I just really never thought about it. Pushed, I would have assumed sugar plums to be either a sugared dried plum (prune) or a marzipan creation since marzipan fruits were particularly popular in the Victorian era. For more history on marzipan, a centuries old Mediterranean and Arabic traditional sweet, click here: Marzipan history
The term sugar plum doesn't refer to the fruit, it's a broad term for a boiled sugar/fruit, nut or seed candy shaped as a small round ball . The confection has been around since the 1600's and the term was used commonly to mean anything that is pleasant. Also, interesting is that in Victorian times "plum" meant raisins, not the fruit we call a plum today.
To get the recipe go over to Kate's blog: https://cooknkate.wordpress.com/2009/12/20/yes-its-those-sugar-plums/ or click to continue the post below.
Like Kate, I used the recipe but subbed a couple of things for what I had. Having no apricots, I mixed dates and prunes (after all, that is a dried plum) and instead of all almonds, I used a mix of almonds, pecans, and walnuts. And again, like Kate and funny that I hadn't read her cook's note yet, I also added another spice to the cinnamon, only I went the cardamon route instead of nutmeg. I totally agree with her, though, any combination of those three spices really are each other's best friends.

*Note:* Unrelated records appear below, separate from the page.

**src/rtl/unibus_pkg.sv**
```systemverilog
// Shared Unibus master definitions: FSM states, CSR indices, ID word and bus cycle codes.
package unibus_pkg;

    typedef enum logic [2:0] {
        S_IDLE,
        S_REQ,
        S_WAITSACK,
        S_ADDR,
        S_MSYN,
        S_HOLD,
        S_END
    } state_t;

    typedef enum logic [1:0] {
        CF_DATI  = 2'd0,
        CF_DATIP = 2'd1,
        CF_DATO  = 2'd2,
        CF_DATOB = 2'd3
    } cfunc_t;

    localparam logic [2:0]  REG_ID   = 3'd0;
    localparam logic [2:0]  REG_CSR  = 3'd1;
    localparam logic [2:0]  REG_DATA = 3'd2;
    localparam logic [31:0] ID_WORD  = 32'h554D2001;
    localparam logic [31:0] BAD_REG  = 32'hDEADBEEF;

    // Counter width able to hold the larger of the two timing loads.
    function automatic int cnt_width(input int a, input int b);
        int m;
        m = (a > b) ? a : b;
        return (m < 2) ? 1 : $clog2(m);
    endfunction

endpackage

```
**src/rtl/unimaster_cnt.sv**
```systemverilog
// Loadable down-counter; done is high once the count has reached zero.
module unimaster_cnt #(
    parameter int WIDTH = 10
) (
    input  logic             clk,
    input  logic             rst_n,
    input  logic             load,
    input  logic [WIDTH-1:0] load_val,
    input  logic             en,
    output logic             done
);

    logic [WIDTH-1:0] cnt_q, cnt_d;

    always_comb begin
        cnt_d = cnt_q;
        if (load) begin
            cnt_d = load_val;
        end else if (en && (cnt_q != '0)) begin
            cnt_d = cnt_q - WIDTH'(1);
        end
    end

    always_ff @(posedge clk or negedge rst_n) begin
        if (!rst_n) begin
            cnt_q <= '0;
        end else begin
            cnt_q <= cnt_d;
        end
    end

    assign done = (cnt_q == '0);

endmodule

```
**src/rtl/unimaster.sv**
```systemverilog
// Unibus NPR bus master driven by a small ARM-side register file.
// Define UNIMASTER_TIMEOUT_EN to enable the MSYN/SSYN timeout and the tmo status bit.
module unimaster
    import unibus_pkg::*;
#(
    parameter int SETTLE = 8,
    parameter int TMOCYC = 1000
) (
    input  logic        CLOCK,
    input  logic        RESET_N,
    input  logic        armwrite,
    input  logic [2:0]  armraddr,
    input  logic [2:0]  armwaddr,
    input  logic [31:0] armwdata,
    output logic [31:0] armrdata,
    input  logic [15:0] d_in_h,
    input  logic        ssyn_in_h,
    input  logic        init_in_h,
    input  logic        npg_in_h,
    input  logic        bbsy_in_h,
    output logic [17:0] a_out_h,
    output logic [1:0]  c_out_h,
    output logic [15:0] d_out_h,
    output logic        msyn_out_h,
    output logic        npr_out_h,
    output logic        sack_out_h,
    output logic        bbsy_out_h
);

`ifdef UNIMASTER_TIMEOUT_EN
    localparam bit TIMEOUT_EN = 1'b1;
`else
    localparam bit TIMEOUT_EN = 1'b0;
`endif

    localparam int            CW        = cnt_width(SETTLE, TMOCYC);
    localparam logic [CW-1:0] SETTLE_LD = CW'(SETTLE - 1);
    localparam logic [CW-1:0] TMO_LD    = CW'(TMOCYC - 1);

    state_t      state_q, state_d;
    cfunc_t      cfunc_q, cfunc_d;
    logic [17:0] addr_q, addr_d;
    logic [15:0] data_q, data_d;
    logic        tmo_q, tmo_d;
    logic        abort_q, abort_d;
    logic        start_pend_q, start_pend_d;
    logic [17:0] a_out_q, a_out_d;
    logic [1:0]  c_out_q, c_out_d;
    logic [15:0] d_out_q, d_out_d;
    logic        msyn_q, msyn_d;
    logic        npr_q, npr_d;
    logic        sack_q, sack_d;
    logic        bbsy_q, bbsy_d;

    logic          cnt_load, cnt_en, cnt_done;
    logic [CW-1:0] cnt_val;
    logic          busy, csr_wr, data_wr;
    logic          unused_wdata;

    assign unused_wdata = ^armwdata[28:18];
    assign busy    = (state_q != S_IDLE);
    assign csr_wr  = armwrite && (armwaddr == REG_CSR) && !busy;
    assign data_wr = armwrite && (armwaddr == REG_DATA) && !busy;

    unimaster_cnt #(.WIDTH(CW)) u_cnt (
        .clk      (CLOCK),
        .rst_n    (RESET_N),
        .load     (cnt_load),
        .load_val (cnt_val),
        .en       (cnt_en),
        .done     (cnt_done)
    );

    always_comb begin
        state_d      = state_q;
        cfunc_d      = cfunc_q;
        addr_d       = addr_q;
        data_d       = data_q;
        tmo_d        = tmo_q;
        abort_d      = abort_q;
        start_pend_d = start_pend_q;
        a_out_d      = a_out_q;
        c_out_d      = c_out_q;
        d_out_d      = d_out_q;
        msyn_d       = msyn_q;
        npr_d        = npr_q;
        sack_d       = sack_q;
        bbsy_d       = bbsy_q;
        cnt_load     = 1'b0;
        cnt_val      = SETTLE_LD;
        cnt_en       = 1'b0;

        case (state_q)
            S_IDLE: begin
                if (csr_wr) begin
                    cfunc_d      = cfunc_t'(armwdata[30:29]);
                    addr_d       = armwdata[17:0];
                    tmo_d        = 1'b0;
                    abort_d      = 1'b0;
                    start_pend_d = armwdata[31];
                end
                if (data_wr) begin
                    data_d = armwdata[15:0];
                end
                // A start requested while INIT is asserted waits here until INIT drops.
                if (start_pend_d && !init_in_h) begin
                    start_pend_d = 1'b0;
                    npr_d        = 1'b1;
                    state_d      = S_REQ;
                end
            end
            S_REQ: begin
                if (npg_in_h) begin
                    npr_d   = 1'b0;
                    sack_d  = 1'b1;
                    state_d = S_WAITSACK;
                end
            end
            S_WAITSACK: begin
                if (!npg_in_h && !bbsy_in_h && !ssyn_in_h) begin
                    bbsy_d   = 1'b1;
                    a_out_d  = addr_q;
                    c_out_d  = cfunc_q;
                    d_out_d  = cfunc_q[1] ? data_q : 16'h0000;
                    cnt_load = 1'b1;
                    cnt_val  = SETTLE_LD;
                    state_d  = S_ADDR;
                end
            end
            S_ADDR: begin
                cnt_en = 1'b1;
                if (cnt_done) begin
                    msyn_d   = 1'b1;
                    sack_d   = 1'b0;
                    cnt_load = 1'b1;
                    cnt_val  = TMO_LD;
                    state_d  = S_MSYN;
                end
            end
            S_MSYN: begin
                cnt_en = 1'b1;
                if (ssyn_in_h) begin
                    cnt_load = 1'b1;
                    cnt_val  = SETTLE_LD;
                    state_d  = S_HOLD;
                end else if (TIMEOUT_EN && cnt_done) begin
                    tmo_d   = 1'b1;
                    msyn_d  = 1'b0;
                    state_d = S_END;
                end
            end
            S_HOLD: begin
                cnt_en = 1'b1;
                if (cnt_done) begin
                    if (!cfunc_q[1]) begin
                        data_d = d_in_h;
                    end
                    msyn_d  = 1'b0;
                    state_d = S_END;
                end
            end
            S_END: begin
                msyn_d = 1'b0;
                if (!ssyn_in_h || tmo_q) begin
                    a_out_d = '0;
                    c_out_d = '0;
                    d_out_d = '0;
                    bbsy_d  = 1'b0;
                    state_d = S_IDLE;
                end
            end
            default: state_d = S_IDLE;
        endcase

        // Bus INIT aborts any cycle in progress and releases the bus.
        if (busy && init_in_h) begin
            a_out_d      = '0;
            c_out_d      = '0;
            d_out_d      = '0;
            msyn_d       = 1'b0;
            npr_d        = 1'b0;
            sack_d       = 1'b0;
            bbsy_d       = 1'b0;
            abort_d      = 1'b1;
            start_pend_d = 1'b0;
            cnt_load     = 1'b0;
            state_d      = S_IDLE;
        end
    end

    always_ff @(posedge CLOCK or negedge RESET_N) begin
        if (!RESET_N) begin
            state_q      <= S_IDLE;
            cfunc_q      <= CF_DATI;
            addr_q       <= '0;
            data_q       <= '0;
            tmo_q        <= 1'b0;
            abort_q      <= 1'b0;
            start_pend_q <= 1'b0;
            a_out_q      <= '0;
            c_out_q      <= '0;
            d_out_q      <= '0;
            msyn_q       <= 1'b0;
            npr_q        <= 1'b0;
            sack_q       <= 1'b0;
            bbsy_q       <= 1'b0;
        end else begin
            state_q      <= state_d;
            cfunc_q      <= cfunc_d;
            addr_q       <= addr_d;
            data_q       <= data_d;
            tmo_q        <= tmo_d;
            abort_q      <= abort_d;
            start_pend_q <= start_pend_d;
            a_out_q      <= a_out_d;
            c_out_q      <= c_out_d;
            d_out_q      <= d_out_d;
            msyn_q       <= msyn_d;
            npr_q        <= npr_d;
            sack_q       <= sack_d;
            bbsy_q       <= bbsy_d;
        end
    end

    always_comb begin
        case (armraddr)
            REG_ID:   armrdata = ID_WORD;
            REG_CSR:  armrdata = {busy, cfunc_q, tmo_q, abort_q, 9'b0, addr_q};
            REG_DATA: armrdata = {16'h0000, data_q};
            default:  armrdata = BAD_REG;
        endcase
    end

    assign a_out_h    = a_out_q;
    assign c_out_h    = c_out_q;
    assign d_out_h    = d_out_q;
    assign msyn_out_h = msyn_q;
    assign npr_out_h  = npr_q;
    assign sack_out_h = sack_q;
    assign bbsy_out_h = bbsy_q;

endmodule

```
**config.mk**
```make
export PLATFORM = sky130hd
export DESIGN_NAME = unimaster
export DESIGN_NICKNAME = d
export VERILOG_FILES = /design/src/rtl/unibus_pkg.sv /design/src/rtl/unimaster_cnt.sv /design/src/rtl/unimaster.sv
export SDC_FILE = /design/constraint.sdc
export NUM_CORES = 1
export LEC_CHECK = 0
export ABC_AREA = 1
export CORE_MARGIN = 4
export CORE_UTILIZATION = 48
export DETAILED_ROUTE_END_ITERATION = 8
export PLACE_DENSITY = 0.81
export SYNTH_ARGS = -nofsm -noshare
export SYNTH_HDL_FRONTEND = slang
export SYNTH_SLANG_ARGS = --single-unit
```
**constraint.sdc**
```tcl
create_clock -name CLOCK -period 1.8 [get_ports CLOCK]
set_input_delay 0.18 -clock CLOCK [delete_from_list [all_inputs] [get_ports CLOCK]]
set_output_delay 0.18 -clock CLOCK [all_outputs]
set_load 0.005 [all_outputs]
```
==> results.md <==
* Status: complete, no violations
* Drt wl/cell at 15.8 µm
* Top_reg_cell synth: dfrtp_1
* Die ar. at 0.0110 mm²
* TritonCTS Buffers at 9
* Input/output buffers at 120
* Crit path max-delay cell type: clkdlybuf4s50_1
* Crit path buffers/inverters at 4
* R2R Setup Slk at 0.12 ns
* Synth Register Bits at 91
* Final Slew Violations at 0
* Synth warn at 0
* Io pins at 133
* Period minus WS final at 1.77 ns
* Global-route wire length before repair at 20.2 mm
* P_leak at 3.15 nW
* Die extent in x at 105 µm
* Final setup margin at 0.0349 ns
* Slowest stage delay, CP at 0.53 ns
* Initial DRT Pass Iterations at 5
* Yosys top cell area share at 0.503
* Largest net degree at the start of global routing at 42
* CP Class: input port to primary output
* Global route overflow at 0
* Antenna violations before repair at 0
* Clock tree sinks at 91
* CP Capture Type: primary output
* Post-synth top area cell: dfrtp_1
* Worst Path Required at 1.62 ns
* Routed WL at 12.7 mm
* Post-synth ARST share at 1.00
* Fraction of layout cells with a size suffix above 1 at 0.115
* Syn Area/Cell at 8.06 µm²
* CTS tree: done
* P per Cell Area at 1370 mW/mm²
* CP Data Arrival Time at 1.59 ns
* Post-synth cell types at 29
* DR vias/cell at 5.35
* Clk_skew at 0.0108 ns
* Max Cap Viol at 0
* Count leader, synth: nand2_1
* Ranking of synthesized cells by area: dfrtp_1 (50%), nand2_1 (11%), inv_1 (6.1%)
* H-tree levels at 3
* Gr usage total at 0.227
* Synthesized area at 0.00452 mm²
* Layout overhead on the synthesized area at 37.7%
* Fmax at 567 MHz
* Top cells by count, synth: nand2_1 (129), dfrtp_1 (91), inv_1 (74), nor2_1 (52), a21oi_1 (32)
* Final critical-path share of the clock period at 0.981
* CTS root buffer: clkbuf_8
* Layout net count at 751
* Row cnt at 35
* Starting Density at 0.492
* Post-synth EDFFs at 0
* RSZ-0062 raised after global routing: yes
* Syn Nets at 624
* Crit start category: input port
* Final core occ at 0.677
* Antenna Nets Post-Route at 0
* VDD IR max at 682 µV
* Clock Latency Late Sink at 0.35 ns
* Final setup violation count at 0
* Clock Tree Buf Depth at 2
* Register area share after synthesis at 0.503
* CP max FO at 21
* DP Wirelength at 8.99 mm
* CP delay by family, top: buffers and inverters
* Reg clk slew, reported paths at 0.10 ns
* Final GP Congestion at 0.923
* First DRT Iteration DRCs at 190
* Core box area at 0.00920 mm²
* DRC at 0
* Worst Hold Class: input port to async pin
* Fin. Hold Viols at 0
* Vias at 4301
* Ant diodes at 0
* Post-Synthesis Cells at 561
* Worst slack, placed at -0.458 ns
* DIE HEIGHT at 105 µm
* Vias in the first global route at 4136
* Crit path cell chain: dlygate4sd2_1 > inv_1 > nand3_1 > buf_6 > o22ai_2 > clkdlybuf4s50_1
## path summary, 6_finish.rpt
kind                                   startpoint                endpoint  cells after the start
min reg2reg                bbsy_out_h$_DFFE_PN0P_  bbsy_out_h$_DFFE_PN0P_                      2
min                                       RESET_N  a_out_h[6]$_DFFE_PN0P_                      2
max in group asynchronous                 RESET_N  state_q[1]$_DFFE_PN0P_                      3
max reg2reg                state_q[0]$_DFFE_PN0P_  a_out_h[5]$_DFFE_PN0P_                      9
min in group CLOCK                   armwdata[16]  addr_q[16]$_DFFE_PN0P_                      3
max                                   armraddr[1]            armrdata[14]                      6
## stage by stage
stage                     std cells  power (mW)  instance area [µm²]  hold slack [ns]  TNS [ns]
after CTS                       800        8.36                 6130            0.293         0
after global placement          782        6.91                 5920            0.138     -5.91
after detailed placement        782        7.05                 5920            0.138     -7.59
after global routing            804        9.18                 6230            0.313   -0.0172
final                           804        8.51                 6230            0.295         0
after floorplan                 561        5.37                 4520           -0.116         0
## timing repair
item                                    CTS  global route
endpoints found under the setup margin   29            57
gates resized for setup                  26            16
hold buffers                              1             0
cloned                                    0             1
pin swaps                                 1             1
buffers inserted                          1             3
endpoints found under the hold margin    28             0
## power by group
group / switching [mW] / internal (mW)
registers: 0.492 / 2.93
clock network: 0.770 / 0.523
logic: 2.02 / 1.78
## cells by family after synthesis
kind of cell,synth area share
adder cells (fa/ha/maj),0.00553
AO/OA/AOI/OAI,0.133
buffers and inverters,0.107
AND/OR/NAND/NOR,0.218
multiplexers,0.0265
other,0.000829
flip-flops,0.503
XOR/XNOR,0.00581
## sequential cells by signal (all words and copies together) (netlist names)
signal / flops
a_out_h: 18
start_pend_q: 1
abort_q: 1
bbsy_out_h: 1
d_out_h: 16
data_q: 16
sack_out_h: 1
state_q: 3
addr_q: 18
cfunc_q: 2
npr_out_h: 1
c_out_h: 2
msyn_out_h: 1
u_cnt.cnt_q: 10
## layer usage
layer	vias up	GRT usage	wire (µm)
met4	0	0.0759	226
met2	159	0.378	6300
met1	2080	0.298	5390
met3	18	0.0439	807
li1	2044	-	-
met5	-	0	0
## cell usage in the layout (no fill, tap or decap), types with 7 or more instances in the layout
cell	instances
o221ai_1	10
inv_1	70
buf_4	13
dfrtp_1	88
nand2_2	7
nand2_1	128
o21ai_0	25
clkbuf_8	9
dlygate4sd2_1	17
clkdlybuf4s50_1	100
buf_12	8
a21oi_1	32
nand3_1	30
nor2_1	48
o21ai_1	28
mux2i_1	12
inv_2	11
## final cells by class
type	count	area, µm²
clock buffer	9	124
clock inverter	7	62.6
fill	748	2970
inverter	82	310
multi-input combinational	359	1810
sequential	91	2280
tap	111	139
timing repair buffer	145	1500
(Power assumes the default switching activity.)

I really enjoyed these little treats and love the idea that there's nothing processed in them, although I admit that I have a feeling the teens in my family aren't going to be as happy as I was with them. I can hear them now: What? Nuts and fruit? How boring! As Sydney says: Psych! More for us, the adults! Wish I'd thought to put a little spiced rum in them...Oh wait. Then the teens would want them.
Btw, this is my little kitchen Christmas tree. I love it for the primitive look and if you look closely you can see the mini kitchen utensil ornaments: rolling pin, sieve, pancake turner, ladel, spoon, and whisk. They are all metal with green, red, or yellow wooden handles.
Recipe from Field Guide to Candy by Anita Chu; Quirk Books, 2009
2 cups almonds, toasted and roughly chopped
1 cup dried apricots
1 cup pitted dates
1 teaspoon ground cinnamon
2 teaspoons grated orange zest
2 tablespoons orange juice
1 tablespoon honey
Unsweetened flaked coconut for rolling
1. Line a baking sheet with parchment or wax paper.
2. Combine almonds, apricots, dates, cinnamon, and zest in a food processor and process into a finely ground mixture.
3. Add orange juice and honey, and combine until the mixture becomes a sticky ball.
4. Pinch off pieces of the mixture and form into 1-inch balls. Roll in coconut. Place on the baking sheet and chill for about 1 hour until firm.